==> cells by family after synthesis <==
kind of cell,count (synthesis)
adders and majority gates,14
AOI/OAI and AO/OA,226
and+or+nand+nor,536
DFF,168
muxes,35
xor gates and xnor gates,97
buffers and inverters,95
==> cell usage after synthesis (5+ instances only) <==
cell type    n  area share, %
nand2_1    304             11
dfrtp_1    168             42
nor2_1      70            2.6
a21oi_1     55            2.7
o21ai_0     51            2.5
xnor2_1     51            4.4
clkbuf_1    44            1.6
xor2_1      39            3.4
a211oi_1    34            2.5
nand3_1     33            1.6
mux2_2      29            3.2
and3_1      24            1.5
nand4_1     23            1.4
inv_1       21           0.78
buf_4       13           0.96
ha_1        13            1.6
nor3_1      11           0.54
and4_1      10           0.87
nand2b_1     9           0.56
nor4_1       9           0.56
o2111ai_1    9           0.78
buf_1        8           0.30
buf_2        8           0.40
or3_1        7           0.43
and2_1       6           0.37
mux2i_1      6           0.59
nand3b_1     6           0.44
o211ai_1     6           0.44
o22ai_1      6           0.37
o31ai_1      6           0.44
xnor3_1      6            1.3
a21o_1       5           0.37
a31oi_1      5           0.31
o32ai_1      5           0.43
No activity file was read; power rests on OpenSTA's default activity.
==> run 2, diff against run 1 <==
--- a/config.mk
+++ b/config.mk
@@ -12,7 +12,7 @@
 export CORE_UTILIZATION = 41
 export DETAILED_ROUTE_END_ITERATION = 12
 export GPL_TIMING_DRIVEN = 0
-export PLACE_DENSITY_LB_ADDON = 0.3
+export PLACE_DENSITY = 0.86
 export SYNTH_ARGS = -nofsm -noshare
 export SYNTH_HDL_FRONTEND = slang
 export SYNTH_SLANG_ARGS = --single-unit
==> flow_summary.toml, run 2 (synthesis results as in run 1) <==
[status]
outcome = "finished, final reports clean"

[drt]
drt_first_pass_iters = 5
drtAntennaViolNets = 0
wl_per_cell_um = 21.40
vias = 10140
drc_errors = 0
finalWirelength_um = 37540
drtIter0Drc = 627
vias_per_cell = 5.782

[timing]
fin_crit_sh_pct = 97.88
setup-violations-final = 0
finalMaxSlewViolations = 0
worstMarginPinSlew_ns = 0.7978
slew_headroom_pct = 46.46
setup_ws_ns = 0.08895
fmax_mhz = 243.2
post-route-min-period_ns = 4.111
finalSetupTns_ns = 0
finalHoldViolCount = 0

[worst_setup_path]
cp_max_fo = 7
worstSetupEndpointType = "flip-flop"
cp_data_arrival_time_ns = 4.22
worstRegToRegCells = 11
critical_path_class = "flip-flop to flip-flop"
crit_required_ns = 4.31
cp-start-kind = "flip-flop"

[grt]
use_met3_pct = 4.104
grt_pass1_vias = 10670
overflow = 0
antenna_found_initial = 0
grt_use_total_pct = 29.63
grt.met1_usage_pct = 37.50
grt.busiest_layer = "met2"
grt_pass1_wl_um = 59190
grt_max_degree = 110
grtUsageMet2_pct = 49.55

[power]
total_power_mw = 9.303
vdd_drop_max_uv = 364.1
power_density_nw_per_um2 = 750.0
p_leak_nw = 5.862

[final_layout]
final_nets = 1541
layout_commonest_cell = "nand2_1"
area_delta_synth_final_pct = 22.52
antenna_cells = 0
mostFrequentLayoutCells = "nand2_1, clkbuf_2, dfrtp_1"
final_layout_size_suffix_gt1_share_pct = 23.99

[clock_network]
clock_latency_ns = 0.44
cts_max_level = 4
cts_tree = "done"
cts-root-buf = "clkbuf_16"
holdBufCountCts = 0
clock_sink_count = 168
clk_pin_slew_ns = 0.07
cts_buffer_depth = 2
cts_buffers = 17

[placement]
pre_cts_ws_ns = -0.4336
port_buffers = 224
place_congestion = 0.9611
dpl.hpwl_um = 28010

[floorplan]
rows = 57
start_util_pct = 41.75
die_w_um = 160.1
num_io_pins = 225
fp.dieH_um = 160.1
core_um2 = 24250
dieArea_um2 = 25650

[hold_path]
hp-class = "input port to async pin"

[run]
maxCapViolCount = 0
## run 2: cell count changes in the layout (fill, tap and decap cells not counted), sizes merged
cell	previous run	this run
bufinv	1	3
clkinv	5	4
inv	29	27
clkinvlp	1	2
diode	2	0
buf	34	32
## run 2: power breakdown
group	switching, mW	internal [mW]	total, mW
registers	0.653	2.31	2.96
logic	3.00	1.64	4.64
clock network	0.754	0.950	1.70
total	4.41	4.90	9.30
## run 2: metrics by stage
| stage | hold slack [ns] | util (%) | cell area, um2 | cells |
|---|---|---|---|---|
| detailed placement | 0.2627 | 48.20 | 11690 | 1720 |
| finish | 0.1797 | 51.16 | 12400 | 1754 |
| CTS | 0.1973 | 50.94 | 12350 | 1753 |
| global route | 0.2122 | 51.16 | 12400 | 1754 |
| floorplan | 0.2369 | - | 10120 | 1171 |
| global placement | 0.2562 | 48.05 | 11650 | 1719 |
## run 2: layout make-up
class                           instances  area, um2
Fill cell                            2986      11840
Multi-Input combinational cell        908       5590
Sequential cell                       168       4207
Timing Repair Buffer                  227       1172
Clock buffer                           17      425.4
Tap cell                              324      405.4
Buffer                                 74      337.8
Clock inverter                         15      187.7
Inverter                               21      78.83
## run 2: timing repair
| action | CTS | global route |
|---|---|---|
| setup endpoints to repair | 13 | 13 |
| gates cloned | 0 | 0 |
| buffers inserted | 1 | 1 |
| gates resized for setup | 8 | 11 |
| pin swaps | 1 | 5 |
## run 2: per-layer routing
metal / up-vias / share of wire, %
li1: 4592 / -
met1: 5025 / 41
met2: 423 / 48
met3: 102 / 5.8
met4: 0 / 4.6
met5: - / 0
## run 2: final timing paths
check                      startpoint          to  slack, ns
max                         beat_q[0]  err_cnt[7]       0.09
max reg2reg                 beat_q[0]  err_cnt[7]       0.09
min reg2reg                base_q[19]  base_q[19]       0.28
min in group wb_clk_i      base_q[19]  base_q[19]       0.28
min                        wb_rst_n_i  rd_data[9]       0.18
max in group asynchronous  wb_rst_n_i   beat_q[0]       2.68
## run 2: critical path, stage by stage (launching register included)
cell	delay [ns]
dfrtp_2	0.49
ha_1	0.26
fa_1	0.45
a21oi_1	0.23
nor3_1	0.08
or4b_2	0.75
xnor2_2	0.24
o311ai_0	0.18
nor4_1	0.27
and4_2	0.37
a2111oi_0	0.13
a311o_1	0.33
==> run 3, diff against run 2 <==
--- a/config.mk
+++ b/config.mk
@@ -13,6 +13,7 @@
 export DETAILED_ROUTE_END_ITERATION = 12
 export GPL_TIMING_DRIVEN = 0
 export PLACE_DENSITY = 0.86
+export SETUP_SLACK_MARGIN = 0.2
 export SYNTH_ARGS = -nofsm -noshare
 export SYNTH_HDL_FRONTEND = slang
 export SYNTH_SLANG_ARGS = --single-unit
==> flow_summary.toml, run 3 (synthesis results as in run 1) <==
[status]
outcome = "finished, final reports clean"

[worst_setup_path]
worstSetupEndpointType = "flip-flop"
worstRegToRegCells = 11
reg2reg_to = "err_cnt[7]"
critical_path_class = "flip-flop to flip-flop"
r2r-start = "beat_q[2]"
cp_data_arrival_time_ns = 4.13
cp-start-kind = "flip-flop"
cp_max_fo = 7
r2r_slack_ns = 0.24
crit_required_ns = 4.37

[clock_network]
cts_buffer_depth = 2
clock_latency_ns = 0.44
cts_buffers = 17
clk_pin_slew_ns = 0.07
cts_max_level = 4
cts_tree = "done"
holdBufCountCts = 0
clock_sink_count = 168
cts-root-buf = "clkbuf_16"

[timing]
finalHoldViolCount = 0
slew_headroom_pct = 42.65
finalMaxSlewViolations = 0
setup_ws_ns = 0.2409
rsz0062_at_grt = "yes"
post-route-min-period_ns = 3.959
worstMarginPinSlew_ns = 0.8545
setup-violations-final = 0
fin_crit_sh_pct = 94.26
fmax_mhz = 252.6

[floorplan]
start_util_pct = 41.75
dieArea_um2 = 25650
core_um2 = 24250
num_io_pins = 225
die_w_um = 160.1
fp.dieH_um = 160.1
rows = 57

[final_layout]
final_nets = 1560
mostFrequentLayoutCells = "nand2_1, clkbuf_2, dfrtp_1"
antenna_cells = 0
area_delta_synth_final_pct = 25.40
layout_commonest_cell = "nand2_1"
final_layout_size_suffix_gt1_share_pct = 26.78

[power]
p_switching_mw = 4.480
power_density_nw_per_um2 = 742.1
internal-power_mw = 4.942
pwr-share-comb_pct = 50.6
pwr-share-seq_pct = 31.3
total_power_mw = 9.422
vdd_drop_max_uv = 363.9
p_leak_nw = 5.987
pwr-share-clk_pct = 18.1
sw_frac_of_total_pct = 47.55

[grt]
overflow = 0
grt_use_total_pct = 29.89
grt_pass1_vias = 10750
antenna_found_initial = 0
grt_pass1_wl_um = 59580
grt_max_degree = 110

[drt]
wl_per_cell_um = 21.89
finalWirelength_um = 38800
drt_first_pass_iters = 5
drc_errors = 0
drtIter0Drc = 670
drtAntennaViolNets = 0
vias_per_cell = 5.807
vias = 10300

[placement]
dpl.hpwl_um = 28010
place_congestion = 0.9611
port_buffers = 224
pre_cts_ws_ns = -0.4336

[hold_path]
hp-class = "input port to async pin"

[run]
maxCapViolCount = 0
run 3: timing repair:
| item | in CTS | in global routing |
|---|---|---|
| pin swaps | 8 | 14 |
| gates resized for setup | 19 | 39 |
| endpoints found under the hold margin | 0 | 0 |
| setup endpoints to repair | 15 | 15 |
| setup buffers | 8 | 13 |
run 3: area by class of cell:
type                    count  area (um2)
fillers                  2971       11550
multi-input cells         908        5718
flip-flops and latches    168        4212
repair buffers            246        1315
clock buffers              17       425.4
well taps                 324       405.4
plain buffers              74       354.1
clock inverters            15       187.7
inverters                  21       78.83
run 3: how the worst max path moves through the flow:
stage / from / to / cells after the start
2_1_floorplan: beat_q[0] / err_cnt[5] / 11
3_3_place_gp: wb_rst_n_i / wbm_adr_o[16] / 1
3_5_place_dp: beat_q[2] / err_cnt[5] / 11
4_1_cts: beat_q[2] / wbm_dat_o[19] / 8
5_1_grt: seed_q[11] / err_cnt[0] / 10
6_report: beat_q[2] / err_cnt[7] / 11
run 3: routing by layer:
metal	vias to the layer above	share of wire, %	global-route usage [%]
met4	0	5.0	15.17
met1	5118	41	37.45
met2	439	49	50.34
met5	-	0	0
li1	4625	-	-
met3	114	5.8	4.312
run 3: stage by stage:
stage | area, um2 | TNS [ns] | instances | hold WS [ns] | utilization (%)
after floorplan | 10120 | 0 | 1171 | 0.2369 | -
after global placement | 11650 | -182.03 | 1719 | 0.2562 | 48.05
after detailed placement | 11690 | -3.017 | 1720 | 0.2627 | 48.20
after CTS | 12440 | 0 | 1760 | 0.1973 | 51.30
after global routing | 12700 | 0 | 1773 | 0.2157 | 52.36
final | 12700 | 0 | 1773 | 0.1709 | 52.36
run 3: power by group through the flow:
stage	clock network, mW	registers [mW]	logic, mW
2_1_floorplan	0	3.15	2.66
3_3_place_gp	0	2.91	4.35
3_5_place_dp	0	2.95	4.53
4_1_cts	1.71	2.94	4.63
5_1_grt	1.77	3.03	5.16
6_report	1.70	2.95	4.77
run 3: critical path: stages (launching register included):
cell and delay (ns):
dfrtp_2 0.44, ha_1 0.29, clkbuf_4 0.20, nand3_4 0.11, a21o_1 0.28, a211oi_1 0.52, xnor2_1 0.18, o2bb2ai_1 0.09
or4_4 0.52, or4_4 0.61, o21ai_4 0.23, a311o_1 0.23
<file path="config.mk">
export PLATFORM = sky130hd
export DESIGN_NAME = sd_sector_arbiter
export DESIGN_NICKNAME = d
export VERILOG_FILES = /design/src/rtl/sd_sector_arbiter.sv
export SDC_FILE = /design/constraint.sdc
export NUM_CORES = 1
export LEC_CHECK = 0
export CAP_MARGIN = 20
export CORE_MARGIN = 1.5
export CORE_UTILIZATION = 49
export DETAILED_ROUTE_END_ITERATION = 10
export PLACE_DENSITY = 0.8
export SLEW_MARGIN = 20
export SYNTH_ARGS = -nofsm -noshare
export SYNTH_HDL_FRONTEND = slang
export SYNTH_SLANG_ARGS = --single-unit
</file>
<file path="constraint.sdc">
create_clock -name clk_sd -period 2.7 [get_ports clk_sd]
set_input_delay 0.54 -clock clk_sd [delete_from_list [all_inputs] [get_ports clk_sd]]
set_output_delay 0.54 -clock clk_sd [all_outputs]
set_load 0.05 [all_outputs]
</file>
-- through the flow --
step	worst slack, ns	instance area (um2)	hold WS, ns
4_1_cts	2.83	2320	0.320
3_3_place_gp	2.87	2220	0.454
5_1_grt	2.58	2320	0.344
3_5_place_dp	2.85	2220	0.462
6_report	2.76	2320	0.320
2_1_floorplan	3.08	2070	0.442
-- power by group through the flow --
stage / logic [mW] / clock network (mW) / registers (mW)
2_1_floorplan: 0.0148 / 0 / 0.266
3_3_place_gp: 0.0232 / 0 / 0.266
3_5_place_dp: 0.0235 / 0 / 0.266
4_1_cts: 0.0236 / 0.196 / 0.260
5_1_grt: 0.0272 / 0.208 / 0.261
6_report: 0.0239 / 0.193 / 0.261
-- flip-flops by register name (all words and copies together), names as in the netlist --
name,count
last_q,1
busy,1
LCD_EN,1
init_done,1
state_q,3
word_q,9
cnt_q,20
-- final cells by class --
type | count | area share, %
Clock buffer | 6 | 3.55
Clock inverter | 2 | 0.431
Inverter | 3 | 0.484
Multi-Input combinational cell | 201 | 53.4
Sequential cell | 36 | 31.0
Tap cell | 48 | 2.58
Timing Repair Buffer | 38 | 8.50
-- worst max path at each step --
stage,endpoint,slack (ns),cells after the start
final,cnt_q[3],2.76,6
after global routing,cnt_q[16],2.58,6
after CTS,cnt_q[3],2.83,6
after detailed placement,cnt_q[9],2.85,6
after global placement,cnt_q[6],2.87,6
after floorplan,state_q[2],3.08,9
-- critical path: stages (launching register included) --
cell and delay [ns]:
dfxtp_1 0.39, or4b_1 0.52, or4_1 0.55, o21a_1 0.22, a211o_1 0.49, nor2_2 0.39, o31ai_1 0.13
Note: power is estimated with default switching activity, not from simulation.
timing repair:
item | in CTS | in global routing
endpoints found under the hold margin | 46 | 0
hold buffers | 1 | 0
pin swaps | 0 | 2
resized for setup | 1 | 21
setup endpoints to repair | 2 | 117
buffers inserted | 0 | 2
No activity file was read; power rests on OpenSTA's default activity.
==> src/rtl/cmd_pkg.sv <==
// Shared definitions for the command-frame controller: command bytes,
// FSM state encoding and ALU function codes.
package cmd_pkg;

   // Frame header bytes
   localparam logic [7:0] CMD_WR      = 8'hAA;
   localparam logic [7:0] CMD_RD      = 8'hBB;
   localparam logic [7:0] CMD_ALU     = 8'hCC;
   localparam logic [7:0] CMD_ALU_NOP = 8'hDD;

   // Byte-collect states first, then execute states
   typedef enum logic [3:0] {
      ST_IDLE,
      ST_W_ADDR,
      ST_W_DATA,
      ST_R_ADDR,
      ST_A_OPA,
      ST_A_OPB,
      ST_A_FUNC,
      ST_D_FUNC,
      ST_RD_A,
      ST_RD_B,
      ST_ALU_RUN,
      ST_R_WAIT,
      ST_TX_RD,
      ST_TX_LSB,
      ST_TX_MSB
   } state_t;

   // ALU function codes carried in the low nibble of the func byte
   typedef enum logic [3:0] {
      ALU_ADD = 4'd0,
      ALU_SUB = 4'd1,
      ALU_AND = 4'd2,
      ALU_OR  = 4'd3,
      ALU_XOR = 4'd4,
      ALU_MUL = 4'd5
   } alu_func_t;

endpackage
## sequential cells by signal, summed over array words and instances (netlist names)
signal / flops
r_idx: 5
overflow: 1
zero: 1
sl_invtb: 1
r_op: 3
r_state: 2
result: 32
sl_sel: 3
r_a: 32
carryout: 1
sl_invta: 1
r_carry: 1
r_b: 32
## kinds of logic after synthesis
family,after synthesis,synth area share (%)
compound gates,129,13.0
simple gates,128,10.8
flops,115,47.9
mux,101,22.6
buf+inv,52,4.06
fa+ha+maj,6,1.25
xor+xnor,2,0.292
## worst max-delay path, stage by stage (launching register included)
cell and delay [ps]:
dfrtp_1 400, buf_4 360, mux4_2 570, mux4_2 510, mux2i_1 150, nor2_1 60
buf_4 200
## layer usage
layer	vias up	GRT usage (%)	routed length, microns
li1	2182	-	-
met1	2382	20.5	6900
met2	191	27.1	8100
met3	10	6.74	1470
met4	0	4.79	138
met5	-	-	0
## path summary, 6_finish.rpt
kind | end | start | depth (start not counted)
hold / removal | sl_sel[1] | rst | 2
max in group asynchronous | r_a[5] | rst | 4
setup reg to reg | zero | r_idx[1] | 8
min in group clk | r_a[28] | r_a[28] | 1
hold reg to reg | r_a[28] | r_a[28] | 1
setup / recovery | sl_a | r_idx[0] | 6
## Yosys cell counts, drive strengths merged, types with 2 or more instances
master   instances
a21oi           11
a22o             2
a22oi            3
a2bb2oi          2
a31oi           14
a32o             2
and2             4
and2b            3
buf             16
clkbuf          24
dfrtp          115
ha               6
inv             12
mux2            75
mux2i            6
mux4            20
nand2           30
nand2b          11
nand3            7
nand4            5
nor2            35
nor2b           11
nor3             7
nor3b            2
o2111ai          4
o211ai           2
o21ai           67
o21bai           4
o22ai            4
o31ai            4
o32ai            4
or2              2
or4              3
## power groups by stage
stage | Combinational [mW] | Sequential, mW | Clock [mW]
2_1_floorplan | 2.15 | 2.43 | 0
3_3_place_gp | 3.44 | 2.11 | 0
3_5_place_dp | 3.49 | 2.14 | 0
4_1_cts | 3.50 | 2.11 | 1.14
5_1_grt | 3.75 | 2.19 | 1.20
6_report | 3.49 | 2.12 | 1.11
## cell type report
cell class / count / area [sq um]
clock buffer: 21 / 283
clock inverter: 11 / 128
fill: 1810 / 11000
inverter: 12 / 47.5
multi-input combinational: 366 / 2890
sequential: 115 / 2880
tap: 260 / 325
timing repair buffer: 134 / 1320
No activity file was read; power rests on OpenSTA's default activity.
──────────
A single number is the whole answer: how many lines in the entries hold the word "through".

YOUR SOLUTION: 4